図7は、マグネットトレイ50の使用状態を示す図である。
【0045】
駆動ローラ38の取替作業を行う際、上部トラス部12a内に入った作業者は、まず、スイッチ68をオン操作して光源62を点灯させたマグネットトレイ50を側壁部12d上に取り付ける(
図4参照)。このとき、底板部56が有する磁力によってマグネットとレイ50を例えば鉄板からなる側壁部12dに簡単に付けて配置することができる。また、作業位置に応じて適宜にマグネットトレイ50の取付位置を側壁面12d上で変更することができる。
【0046】
マグネットトレイ50を作業位置近傍の適所に取り付けた後、作業者Mは、マグネットトレイ50の底板部56の表面に映る像を視認しながらCリングプライヤPの2つの先端をCリング42の穴に挿入してローラ取り外し作業を行う。
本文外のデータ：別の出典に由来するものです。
==> config.mk <==
export PLATFORM = sky130hd
export DESIGN_NAME = msrv32_instr_fetch
export DESIGN_NICKNAME = d
export VERILOG_FILES = /design/src/rtl/msrv32_instr_fetch_pkg.sv /design/src/rtl/msrv32_fetch_fifo.sv /design/src/rtl/msrv32_instr_fetch.sv
export SDC_FILE = /design/constraint.sdc
export NUM_CORES = 1
export LEC_CHECK = 0
export BUFFER_PORTS_ARGS = -buffer_cell sky130_fd_sc_hd__buf_2
export CAP_MARGIN = 20
export CORE_ASPECT_RATIO = 0.8
export CORE_MARGIN = 3
export CORE_UTILIZATION = 50
export DETAILED_ROUTE_END_ITERATION = 6
export PLACE_DENSITY = 0.73
export REMOVE_ABC_BUFFERS = 1
export SLEW_MARGIN = 20
export SYNTH_ARGS = -nofsm -noshare
export SYNTH_HDL_FRONTEND = slang
export SYNTH_SLANG_ARGS = --single-unit
==> constraint.sdc <==
create_clock -name clk_in -period 6.7 [get_ports clk_in]
set_input_delay 0.335 -clock clk_in [delete_from_list [all_inputs] [get_ports clk_in]]
set_output_delay 0.335 -clock clk_in [all_outputs]
set_load 0.01 [all_outputs]
## config.mk

```make
export PLATFORM = sky130hd
export DESIGN_NAME = wb_arbiter_scoreboard
export DESIGN_NICKNAME = d
export VERILOG_FILES = /design/src/rtl/wb_arbiter_scoreboard.sv
export SDC_FILE = /design/constraint.sdc
export NUM_CORES = 1
export LEC_CHECK = 0
export CAP_MARGIN = 10
export CORE_UTILIZATION = 49
export CTS_CLUSTER_DIAMETER = 30
export CTS_CLUSTER_SIZE = 16
export DETAILED_ROUTE_END_ITERATION = 8
export PLACE_DENSITY = 0.82
export SYNTH_ARGS = -nofsm -noshare
export SYNTH_HDL_FRONTEND = slang
export SYNTH_SLANG_ARGS = --single-unit
export TNS_END_PERCENT = 30
```

## constraint.sdc

```tcl
create_clock -name clk -period 3.7 [get_ports clk]
set_clock_uncertainty 0.2 [all_clocks]
set_input_delay 0.37 -clock clk [delete_from_list [all_inputs] [get_ports clk]]
set_output_delay 0.37 -clock clk [all_outputs]
set_load 0.1 [all_outputs]
```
このとき、マグネットトレイ50の側壁部58が有する照明機能によって明るく照らされているので、マグネットトレイ50でCリング42の取り外し(および取り付け)作業を迅速かつ容易に行うことができる。
【0047】
また、一旦取り外したCリング42は、駆動ローラ38を新品に交換した後に再装着されるまで、マグネットトレイ56の底板部56上に磁力により付けて一時保管することができる(
図5参照)。このことは、ローラを回転可能に保持する保持部材が磁性材料からなる他の保持部材(例えば、
図5,6に示すナット43)でも同様である。したがって、作業者Mは、作業位置近傍にあるマグネットトレイ50上にCリング42等の保持部材または締結部材を迅速かつ確実に一時保管することが可能になる。
【0048】
上記のようにエスカレータ10の駆動ローラ取替作業において本実施形態のマグネットトレイ50を用いることによって、駆動ローラ38の取替作業の大幅に向上させることができる。このことは、直接に視認しながらCリングの取り付けおよび取り外しを行える追従ローラ34の取替作業においても、上記のような照明機能および一時保管機能によって作業効率の大幅な向上を図れる。
【0049】
なお、本発明に係るマグネットトレイは、上述した実施形態に限定されるものではなく、種々の変更および改良が可能である。
【0050】
例えば、
図8に示すように、照明機能を有する側壁部58が底板部56に対して鈍角θをなして外側へ広がるように形成されてもよい。このようにすれば、側壁部58による照明で作業位置をより直接的に照らして手元を明るくするのに有効である。
【0051】
また、上記ではマグネットトレイ50がエスカレータ10のローラ取替作業に好適に用いられる例について説明したが、本発明に係るマグネットトレイ50は、エスカレータのローラ以外の他の部品の交換、組付け作業に用いられてもよいし、あるいは、エスカレータ以外のどのような機械、装置、設備等における部品の交換、組付け等の作業において用いられてもよい。この場合、マグネットトレイは、底板部が有する磁力の作用によって、フレーム、ビーム、カバー、ケース等の壁以外の磁性部材に取り付けて使用されてもよい。